**Your instructions:** Only the lines below between the ones containing "met1 | 44 | 449 | 1120 | 28.6" and "[report_power, final]", inclusive, are to be reproduced, each exactly as it stands.

══════════

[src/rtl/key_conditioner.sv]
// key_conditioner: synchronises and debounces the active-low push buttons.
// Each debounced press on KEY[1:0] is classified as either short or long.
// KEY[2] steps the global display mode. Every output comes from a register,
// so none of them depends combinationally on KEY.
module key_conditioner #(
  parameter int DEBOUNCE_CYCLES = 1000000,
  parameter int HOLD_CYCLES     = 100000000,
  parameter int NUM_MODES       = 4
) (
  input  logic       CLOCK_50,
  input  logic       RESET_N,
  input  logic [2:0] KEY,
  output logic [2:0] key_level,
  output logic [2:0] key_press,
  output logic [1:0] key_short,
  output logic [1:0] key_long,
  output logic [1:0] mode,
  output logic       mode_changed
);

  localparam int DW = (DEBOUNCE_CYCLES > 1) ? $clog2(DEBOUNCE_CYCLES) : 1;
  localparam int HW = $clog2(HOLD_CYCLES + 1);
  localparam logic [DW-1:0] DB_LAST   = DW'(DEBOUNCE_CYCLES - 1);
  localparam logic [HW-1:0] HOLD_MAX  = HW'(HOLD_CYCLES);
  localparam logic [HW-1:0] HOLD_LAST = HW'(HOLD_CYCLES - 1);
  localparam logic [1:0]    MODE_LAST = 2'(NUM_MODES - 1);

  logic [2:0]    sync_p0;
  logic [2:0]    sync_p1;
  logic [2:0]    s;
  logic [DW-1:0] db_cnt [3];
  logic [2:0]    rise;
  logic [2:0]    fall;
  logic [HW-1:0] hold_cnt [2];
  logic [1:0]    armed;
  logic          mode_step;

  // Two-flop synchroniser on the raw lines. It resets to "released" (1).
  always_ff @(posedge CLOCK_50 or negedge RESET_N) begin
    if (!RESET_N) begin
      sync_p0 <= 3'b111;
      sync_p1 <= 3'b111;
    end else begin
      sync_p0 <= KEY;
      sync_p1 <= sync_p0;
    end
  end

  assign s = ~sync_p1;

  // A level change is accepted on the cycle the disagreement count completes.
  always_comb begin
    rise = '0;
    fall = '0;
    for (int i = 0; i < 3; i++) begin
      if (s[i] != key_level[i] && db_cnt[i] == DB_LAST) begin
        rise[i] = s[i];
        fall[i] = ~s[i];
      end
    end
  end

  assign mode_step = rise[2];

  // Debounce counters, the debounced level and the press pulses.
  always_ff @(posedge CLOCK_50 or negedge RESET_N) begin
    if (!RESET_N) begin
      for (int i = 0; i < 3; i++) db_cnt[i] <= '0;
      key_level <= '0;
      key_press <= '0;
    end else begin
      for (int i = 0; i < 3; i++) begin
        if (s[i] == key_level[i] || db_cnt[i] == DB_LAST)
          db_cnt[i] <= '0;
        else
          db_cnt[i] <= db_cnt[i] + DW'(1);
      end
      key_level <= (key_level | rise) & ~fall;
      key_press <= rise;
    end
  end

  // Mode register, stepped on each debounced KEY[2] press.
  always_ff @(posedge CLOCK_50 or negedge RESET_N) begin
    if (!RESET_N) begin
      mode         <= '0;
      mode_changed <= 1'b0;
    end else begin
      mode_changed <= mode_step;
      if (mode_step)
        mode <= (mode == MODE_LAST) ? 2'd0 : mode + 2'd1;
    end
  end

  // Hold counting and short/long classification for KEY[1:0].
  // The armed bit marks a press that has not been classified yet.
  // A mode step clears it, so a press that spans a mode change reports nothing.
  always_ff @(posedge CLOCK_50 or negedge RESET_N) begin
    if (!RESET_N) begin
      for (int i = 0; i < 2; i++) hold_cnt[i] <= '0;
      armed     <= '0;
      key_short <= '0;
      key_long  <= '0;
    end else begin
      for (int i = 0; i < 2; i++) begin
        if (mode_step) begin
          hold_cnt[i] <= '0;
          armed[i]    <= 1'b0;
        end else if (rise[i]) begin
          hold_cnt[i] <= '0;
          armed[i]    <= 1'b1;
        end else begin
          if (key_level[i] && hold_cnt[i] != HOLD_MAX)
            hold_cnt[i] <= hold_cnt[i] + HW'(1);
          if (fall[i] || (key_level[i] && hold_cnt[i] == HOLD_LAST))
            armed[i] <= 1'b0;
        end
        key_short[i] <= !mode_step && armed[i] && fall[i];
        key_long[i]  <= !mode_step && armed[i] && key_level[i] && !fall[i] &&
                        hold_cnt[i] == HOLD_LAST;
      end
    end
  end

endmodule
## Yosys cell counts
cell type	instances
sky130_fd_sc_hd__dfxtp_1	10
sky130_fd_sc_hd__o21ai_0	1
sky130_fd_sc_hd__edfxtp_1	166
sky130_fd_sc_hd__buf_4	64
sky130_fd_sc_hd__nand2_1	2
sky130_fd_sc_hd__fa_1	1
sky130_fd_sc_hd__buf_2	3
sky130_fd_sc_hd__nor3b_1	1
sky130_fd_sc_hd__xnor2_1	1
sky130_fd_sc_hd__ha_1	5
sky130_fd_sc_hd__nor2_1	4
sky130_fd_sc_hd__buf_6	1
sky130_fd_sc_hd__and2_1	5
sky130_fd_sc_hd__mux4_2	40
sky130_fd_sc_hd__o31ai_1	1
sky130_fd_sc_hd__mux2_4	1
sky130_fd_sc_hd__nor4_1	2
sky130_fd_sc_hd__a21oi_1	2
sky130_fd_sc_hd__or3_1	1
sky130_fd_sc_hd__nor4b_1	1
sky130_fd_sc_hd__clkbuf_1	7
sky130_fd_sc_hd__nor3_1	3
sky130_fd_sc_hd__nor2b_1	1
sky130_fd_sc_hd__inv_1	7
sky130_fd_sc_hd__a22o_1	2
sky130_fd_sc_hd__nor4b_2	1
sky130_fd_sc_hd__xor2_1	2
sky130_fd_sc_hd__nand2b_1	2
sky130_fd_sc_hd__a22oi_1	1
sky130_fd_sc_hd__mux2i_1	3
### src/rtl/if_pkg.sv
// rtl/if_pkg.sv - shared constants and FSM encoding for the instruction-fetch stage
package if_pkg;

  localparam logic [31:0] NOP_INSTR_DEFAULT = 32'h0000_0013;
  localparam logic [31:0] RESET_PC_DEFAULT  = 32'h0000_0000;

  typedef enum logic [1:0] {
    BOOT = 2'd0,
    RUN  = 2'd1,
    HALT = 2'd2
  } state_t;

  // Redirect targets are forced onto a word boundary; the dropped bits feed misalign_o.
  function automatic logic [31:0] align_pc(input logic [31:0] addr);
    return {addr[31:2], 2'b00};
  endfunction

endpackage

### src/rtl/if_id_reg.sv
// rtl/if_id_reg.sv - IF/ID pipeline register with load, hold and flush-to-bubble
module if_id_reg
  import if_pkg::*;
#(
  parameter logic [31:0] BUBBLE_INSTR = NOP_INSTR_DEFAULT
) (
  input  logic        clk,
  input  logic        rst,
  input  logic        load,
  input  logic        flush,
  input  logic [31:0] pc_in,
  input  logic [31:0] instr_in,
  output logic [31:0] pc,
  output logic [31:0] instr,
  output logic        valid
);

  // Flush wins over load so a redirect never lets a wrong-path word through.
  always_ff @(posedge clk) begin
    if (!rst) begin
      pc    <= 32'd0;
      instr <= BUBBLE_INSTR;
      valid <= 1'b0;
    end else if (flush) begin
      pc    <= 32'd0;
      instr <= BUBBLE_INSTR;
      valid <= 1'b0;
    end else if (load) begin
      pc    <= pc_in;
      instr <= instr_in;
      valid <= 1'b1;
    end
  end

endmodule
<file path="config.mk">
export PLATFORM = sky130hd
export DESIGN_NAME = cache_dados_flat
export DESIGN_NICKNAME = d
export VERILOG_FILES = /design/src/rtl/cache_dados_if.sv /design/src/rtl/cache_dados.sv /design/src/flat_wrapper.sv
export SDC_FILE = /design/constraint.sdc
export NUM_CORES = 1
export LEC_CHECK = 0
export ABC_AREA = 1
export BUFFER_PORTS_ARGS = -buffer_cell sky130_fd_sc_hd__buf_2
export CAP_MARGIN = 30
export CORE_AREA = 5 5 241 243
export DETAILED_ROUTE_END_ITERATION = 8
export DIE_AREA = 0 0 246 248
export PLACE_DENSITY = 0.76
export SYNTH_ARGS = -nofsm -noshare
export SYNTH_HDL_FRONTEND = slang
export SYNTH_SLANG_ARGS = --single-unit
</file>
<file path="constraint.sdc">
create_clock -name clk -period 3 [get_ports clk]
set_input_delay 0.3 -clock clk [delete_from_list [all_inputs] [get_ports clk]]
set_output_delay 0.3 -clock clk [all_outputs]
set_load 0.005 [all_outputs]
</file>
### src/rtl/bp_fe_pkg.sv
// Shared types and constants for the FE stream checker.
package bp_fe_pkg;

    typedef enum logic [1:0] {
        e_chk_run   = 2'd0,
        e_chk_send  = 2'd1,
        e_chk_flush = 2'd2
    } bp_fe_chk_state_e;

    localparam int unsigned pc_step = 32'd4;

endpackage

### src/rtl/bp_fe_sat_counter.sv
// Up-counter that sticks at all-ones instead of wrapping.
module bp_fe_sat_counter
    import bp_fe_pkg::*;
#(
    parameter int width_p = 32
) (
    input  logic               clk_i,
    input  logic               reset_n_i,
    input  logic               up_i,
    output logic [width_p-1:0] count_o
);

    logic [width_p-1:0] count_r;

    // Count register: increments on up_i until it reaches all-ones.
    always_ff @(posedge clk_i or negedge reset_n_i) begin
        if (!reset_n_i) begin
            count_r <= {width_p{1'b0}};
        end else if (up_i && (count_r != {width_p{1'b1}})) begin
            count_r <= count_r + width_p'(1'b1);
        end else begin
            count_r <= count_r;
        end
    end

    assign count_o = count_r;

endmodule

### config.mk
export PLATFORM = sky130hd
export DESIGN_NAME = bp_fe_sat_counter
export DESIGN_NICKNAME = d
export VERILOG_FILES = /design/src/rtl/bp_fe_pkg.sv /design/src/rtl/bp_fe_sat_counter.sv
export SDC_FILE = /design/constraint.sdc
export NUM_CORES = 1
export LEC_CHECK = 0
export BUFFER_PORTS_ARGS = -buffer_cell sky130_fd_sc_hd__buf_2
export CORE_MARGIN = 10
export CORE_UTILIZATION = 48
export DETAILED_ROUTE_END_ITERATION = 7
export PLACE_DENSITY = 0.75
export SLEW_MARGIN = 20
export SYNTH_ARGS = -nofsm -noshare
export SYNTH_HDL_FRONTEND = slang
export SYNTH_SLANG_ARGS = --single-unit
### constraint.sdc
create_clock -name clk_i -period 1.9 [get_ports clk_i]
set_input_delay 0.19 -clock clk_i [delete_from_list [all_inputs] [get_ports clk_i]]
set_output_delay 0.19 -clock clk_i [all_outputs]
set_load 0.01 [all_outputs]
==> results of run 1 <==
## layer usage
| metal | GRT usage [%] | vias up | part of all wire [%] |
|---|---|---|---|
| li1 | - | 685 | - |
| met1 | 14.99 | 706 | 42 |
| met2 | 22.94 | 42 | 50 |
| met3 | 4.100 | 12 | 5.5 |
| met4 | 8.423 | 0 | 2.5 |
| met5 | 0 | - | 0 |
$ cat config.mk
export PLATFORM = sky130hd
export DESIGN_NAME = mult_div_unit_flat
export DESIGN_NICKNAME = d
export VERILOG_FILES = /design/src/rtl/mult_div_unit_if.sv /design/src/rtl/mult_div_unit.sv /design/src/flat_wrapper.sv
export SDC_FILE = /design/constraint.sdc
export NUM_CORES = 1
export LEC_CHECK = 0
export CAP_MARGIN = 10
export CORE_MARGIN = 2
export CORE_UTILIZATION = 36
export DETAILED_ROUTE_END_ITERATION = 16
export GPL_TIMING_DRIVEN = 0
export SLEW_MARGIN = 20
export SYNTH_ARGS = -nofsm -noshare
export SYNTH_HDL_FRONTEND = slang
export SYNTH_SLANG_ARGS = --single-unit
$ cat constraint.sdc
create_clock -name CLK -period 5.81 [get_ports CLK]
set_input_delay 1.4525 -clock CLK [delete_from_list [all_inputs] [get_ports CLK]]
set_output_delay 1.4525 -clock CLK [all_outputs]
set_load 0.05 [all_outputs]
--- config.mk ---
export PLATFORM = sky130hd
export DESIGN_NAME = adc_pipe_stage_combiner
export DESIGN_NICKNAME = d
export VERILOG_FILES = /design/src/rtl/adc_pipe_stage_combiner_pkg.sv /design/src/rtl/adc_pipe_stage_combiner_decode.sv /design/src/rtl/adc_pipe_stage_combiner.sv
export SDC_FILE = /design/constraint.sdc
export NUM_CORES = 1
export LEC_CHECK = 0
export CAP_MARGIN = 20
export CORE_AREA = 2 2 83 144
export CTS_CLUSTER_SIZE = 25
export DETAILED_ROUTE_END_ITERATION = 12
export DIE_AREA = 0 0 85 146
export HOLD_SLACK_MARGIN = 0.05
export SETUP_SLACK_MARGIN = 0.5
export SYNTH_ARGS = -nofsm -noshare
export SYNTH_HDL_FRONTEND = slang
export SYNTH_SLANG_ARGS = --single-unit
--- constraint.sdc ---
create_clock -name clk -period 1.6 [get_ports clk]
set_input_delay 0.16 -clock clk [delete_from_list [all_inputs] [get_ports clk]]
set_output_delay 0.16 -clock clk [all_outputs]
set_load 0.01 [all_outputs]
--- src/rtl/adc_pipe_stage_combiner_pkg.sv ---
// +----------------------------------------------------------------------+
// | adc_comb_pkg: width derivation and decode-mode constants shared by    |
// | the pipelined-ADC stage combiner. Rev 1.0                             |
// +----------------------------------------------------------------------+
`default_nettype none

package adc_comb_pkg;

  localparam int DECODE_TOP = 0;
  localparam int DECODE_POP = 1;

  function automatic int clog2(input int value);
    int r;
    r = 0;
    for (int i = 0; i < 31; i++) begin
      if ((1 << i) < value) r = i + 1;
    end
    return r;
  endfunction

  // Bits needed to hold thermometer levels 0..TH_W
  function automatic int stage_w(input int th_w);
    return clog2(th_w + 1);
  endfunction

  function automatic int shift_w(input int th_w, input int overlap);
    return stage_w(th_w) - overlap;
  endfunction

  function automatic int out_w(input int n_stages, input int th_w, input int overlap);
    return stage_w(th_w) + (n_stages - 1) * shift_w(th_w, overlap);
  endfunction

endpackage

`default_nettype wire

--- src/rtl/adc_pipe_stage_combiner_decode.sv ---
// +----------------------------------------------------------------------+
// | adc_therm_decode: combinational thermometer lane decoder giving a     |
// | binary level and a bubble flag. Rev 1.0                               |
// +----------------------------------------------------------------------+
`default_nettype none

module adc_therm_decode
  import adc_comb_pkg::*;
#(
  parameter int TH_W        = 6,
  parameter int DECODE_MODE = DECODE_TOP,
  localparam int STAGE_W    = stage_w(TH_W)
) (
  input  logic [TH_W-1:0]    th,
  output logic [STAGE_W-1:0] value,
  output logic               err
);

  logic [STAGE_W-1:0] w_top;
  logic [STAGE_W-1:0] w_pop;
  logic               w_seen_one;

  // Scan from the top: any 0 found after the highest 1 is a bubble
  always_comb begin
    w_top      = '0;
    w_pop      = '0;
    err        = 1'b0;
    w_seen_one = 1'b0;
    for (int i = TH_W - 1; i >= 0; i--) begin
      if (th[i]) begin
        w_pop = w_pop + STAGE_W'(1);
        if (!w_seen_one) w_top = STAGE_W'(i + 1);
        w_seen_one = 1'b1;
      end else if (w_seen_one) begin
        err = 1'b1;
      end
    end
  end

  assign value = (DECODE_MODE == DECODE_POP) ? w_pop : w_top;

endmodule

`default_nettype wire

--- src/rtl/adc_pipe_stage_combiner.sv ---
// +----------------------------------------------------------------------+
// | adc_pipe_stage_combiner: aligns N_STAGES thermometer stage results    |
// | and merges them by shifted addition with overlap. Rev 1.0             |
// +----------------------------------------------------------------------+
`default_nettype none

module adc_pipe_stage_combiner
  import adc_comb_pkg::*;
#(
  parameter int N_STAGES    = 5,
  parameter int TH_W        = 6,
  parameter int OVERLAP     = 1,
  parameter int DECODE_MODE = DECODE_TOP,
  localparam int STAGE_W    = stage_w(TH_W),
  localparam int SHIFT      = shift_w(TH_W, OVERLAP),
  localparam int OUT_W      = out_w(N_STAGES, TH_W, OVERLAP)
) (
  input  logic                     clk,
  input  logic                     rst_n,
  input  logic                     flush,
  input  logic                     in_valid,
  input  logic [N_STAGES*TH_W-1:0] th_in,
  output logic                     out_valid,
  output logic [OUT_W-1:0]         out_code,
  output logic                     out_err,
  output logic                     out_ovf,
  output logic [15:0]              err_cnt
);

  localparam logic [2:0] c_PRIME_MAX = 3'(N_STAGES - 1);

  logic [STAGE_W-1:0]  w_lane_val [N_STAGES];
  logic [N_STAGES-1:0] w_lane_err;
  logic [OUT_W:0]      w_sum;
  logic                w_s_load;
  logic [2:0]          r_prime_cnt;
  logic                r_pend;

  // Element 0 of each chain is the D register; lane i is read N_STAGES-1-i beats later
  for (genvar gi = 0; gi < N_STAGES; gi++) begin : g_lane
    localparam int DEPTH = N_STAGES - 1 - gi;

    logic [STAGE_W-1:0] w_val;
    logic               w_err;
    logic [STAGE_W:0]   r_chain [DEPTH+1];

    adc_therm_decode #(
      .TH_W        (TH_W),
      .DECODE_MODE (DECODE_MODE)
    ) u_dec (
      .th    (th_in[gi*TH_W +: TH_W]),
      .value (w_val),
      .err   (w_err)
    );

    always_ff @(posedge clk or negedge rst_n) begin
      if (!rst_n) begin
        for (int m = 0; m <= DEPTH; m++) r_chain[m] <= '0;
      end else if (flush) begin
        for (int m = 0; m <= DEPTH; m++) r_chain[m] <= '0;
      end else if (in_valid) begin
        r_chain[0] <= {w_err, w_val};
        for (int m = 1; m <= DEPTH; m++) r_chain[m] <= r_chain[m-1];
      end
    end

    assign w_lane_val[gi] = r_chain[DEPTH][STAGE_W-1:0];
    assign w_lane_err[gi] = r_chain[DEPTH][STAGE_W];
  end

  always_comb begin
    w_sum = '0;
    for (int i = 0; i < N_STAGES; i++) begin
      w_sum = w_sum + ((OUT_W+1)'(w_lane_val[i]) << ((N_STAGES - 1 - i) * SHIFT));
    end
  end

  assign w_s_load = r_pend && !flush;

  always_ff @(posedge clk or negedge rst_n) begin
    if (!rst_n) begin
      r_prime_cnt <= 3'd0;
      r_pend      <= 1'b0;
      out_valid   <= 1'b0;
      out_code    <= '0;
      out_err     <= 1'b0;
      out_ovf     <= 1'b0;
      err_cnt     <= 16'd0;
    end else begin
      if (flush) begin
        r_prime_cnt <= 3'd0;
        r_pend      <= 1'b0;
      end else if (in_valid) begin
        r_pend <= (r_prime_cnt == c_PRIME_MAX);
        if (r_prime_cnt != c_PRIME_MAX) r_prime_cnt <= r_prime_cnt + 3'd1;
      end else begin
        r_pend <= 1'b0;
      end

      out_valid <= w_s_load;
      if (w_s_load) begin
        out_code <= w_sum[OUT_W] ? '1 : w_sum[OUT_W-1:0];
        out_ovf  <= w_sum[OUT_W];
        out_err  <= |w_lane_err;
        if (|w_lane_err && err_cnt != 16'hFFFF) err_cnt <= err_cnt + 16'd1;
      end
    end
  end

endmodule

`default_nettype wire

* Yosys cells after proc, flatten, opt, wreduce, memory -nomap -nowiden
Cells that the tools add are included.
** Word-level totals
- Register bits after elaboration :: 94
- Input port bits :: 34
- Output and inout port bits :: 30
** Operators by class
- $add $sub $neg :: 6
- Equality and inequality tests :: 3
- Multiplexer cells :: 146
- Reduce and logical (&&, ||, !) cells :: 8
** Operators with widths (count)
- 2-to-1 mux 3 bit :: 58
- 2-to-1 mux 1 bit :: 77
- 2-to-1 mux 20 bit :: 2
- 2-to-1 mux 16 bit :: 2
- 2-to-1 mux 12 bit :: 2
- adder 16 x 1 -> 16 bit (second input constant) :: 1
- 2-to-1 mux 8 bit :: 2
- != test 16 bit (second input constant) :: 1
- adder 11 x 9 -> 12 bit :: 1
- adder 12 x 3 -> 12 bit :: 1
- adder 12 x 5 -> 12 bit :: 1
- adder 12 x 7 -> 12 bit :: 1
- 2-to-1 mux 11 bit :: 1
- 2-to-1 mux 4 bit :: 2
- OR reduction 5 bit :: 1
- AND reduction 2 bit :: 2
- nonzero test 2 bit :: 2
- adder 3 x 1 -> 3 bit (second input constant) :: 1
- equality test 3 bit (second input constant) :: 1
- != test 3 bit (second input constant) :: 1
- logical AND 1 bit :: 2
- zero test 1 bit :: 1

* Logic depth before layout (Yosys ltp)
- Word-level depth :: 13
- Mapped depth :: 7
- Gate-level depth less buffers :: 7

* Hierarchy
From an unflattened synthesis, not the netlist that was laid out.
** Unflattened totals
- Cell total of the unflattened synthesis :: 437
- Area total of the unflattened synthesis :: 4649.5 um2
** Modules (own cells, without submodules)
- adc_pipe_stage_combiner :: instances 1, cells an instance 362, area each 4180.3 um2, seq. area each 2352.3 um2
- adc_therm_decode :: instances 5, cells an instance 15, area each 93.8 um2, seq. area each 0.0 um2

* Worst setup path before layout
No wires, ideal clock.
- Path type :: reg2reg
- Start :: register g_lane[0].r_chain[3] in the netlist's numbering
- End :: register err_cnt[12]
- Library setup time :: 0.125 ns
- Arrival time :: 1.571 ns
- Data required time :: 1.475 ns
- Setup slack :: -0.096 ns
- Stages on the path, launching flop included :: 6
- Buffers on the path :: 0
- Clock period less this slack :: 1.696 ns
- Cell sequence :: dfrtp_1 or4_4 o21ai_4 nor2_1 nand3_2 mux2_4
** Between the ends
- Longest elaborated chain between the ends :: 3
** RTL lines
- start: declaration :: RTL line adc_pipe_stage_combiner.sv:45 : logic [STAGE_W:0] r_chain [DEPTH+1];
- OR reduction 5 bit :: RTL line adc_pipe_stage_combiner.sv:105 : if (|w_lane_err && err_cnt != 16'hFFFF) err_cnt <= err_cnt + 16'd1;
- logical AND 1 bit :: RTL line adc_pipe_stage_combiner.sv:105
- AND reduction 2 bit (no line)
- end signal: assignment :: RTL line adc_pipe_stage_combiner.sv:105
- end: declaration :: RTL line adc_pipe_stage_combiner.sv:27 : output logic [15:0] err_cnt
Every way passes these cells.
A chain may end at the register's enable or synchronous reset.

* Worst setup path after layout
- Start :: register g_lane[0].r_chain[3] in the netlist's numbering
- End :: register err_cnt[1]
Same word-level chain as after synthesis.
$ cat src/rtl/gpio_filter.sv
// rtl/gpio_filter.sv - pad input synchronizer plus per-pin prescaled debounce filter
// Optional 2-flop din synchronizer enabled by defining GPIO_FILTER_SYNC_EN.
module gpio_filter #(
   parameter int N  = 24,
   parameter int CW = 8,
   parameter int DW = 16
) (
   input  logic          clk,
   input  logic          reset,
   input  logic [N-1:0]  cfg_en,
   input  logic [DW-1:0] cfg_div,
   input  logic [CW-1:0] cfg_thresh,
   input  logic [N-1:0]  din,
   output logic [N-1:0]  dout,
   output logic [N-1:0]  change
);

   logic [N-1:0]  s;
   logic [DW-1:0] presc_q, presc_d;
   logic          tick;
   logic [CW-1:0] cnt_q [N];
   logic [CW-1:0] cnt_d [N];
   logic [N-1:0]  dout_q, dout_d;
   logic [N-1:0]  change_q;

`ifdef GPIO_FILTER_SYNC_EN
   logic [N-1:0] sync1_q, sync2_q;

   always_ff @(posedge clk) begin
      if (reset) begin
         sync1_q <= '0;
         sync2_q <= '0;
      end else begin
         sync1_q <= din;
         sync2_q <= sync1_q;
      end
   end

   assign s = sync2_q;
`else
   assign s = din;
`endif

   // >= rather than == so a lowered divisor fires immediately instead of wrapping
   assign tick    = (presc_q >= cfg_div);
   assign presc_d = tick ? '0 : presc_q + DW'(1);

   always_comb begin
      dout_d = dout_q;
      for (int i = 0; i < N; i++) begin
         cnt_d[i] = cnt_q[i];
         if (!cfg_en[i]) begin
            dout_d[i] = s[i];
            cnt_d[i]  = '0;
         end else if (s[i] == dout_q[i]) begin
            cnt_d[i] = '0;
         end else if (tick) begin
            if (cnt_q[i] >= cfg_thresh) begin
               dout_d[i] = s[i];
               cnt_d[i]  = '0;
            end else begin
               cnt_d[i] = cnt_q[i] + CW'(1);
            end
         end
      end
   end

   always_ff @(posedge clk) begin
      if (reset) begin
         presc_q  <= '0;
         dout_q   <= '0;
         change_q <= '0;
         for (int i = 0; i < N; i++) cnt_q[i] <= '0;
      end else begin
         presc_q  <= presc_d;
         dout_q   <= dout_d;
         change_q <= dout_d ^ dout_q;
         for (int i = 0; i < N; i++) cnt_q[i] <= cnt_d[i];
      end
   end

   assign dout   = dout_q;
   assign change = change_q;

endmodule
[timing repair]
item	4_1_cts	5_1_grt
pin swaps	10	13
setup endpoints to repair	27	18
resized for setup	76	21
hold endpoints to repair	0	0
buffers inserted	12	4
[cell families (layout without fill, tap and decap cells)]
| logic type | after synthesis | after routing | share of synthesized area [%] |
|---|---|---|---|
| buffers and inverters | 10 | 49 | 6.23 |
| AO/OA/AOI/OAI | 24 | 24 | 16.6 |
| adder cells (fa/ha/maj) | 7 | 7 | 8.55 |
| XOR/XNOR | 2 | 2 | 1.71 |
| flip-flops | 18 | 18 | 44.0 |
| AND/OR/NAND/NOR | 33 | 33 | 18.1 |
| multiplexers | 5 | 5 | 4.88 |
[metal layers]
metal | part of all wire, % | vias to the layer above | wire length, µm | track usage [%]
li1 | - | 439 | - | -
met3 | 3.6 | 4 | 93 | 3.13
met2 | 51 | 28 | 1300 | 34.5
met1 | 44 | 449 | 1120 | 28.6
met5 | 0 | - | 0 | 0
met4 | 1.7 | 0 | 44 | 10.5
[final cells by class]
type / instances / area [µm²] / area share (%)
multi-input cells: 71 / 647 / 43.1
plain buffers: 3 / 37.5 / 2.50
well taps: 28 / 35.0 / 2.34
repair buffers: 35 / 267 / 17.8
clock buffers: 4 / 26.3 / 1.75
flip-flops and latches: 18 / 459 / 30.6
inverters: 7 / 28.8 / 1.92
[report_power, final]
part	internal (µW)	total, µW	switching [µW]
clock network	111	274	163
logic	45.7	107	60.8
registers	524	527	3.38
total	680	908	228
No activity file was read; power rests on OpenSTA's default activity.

══════════

**Answer box:**
met1 | 44 | 449 | 1120 | 28.6
met5 | 0 | - | 0 | 0
met4 | 1.7 | 0 | 44 | 10.5
[final cells by class]
type / instances / area [µm²] / area share (%)
multi-input cells: 71 / 647 / 43.1
plain buffers: 3 / 37.5 / 2.50
well taps: 28 / 35.0 / 2.34
repair buffers: 35 / 267 / 17.8
clock buffers: 4 / 26.3 / 1.75
flip-flops and latches: 18 / 459 / 30.6
inverters: 7 / 28.8 / 1.92
[report_power, final]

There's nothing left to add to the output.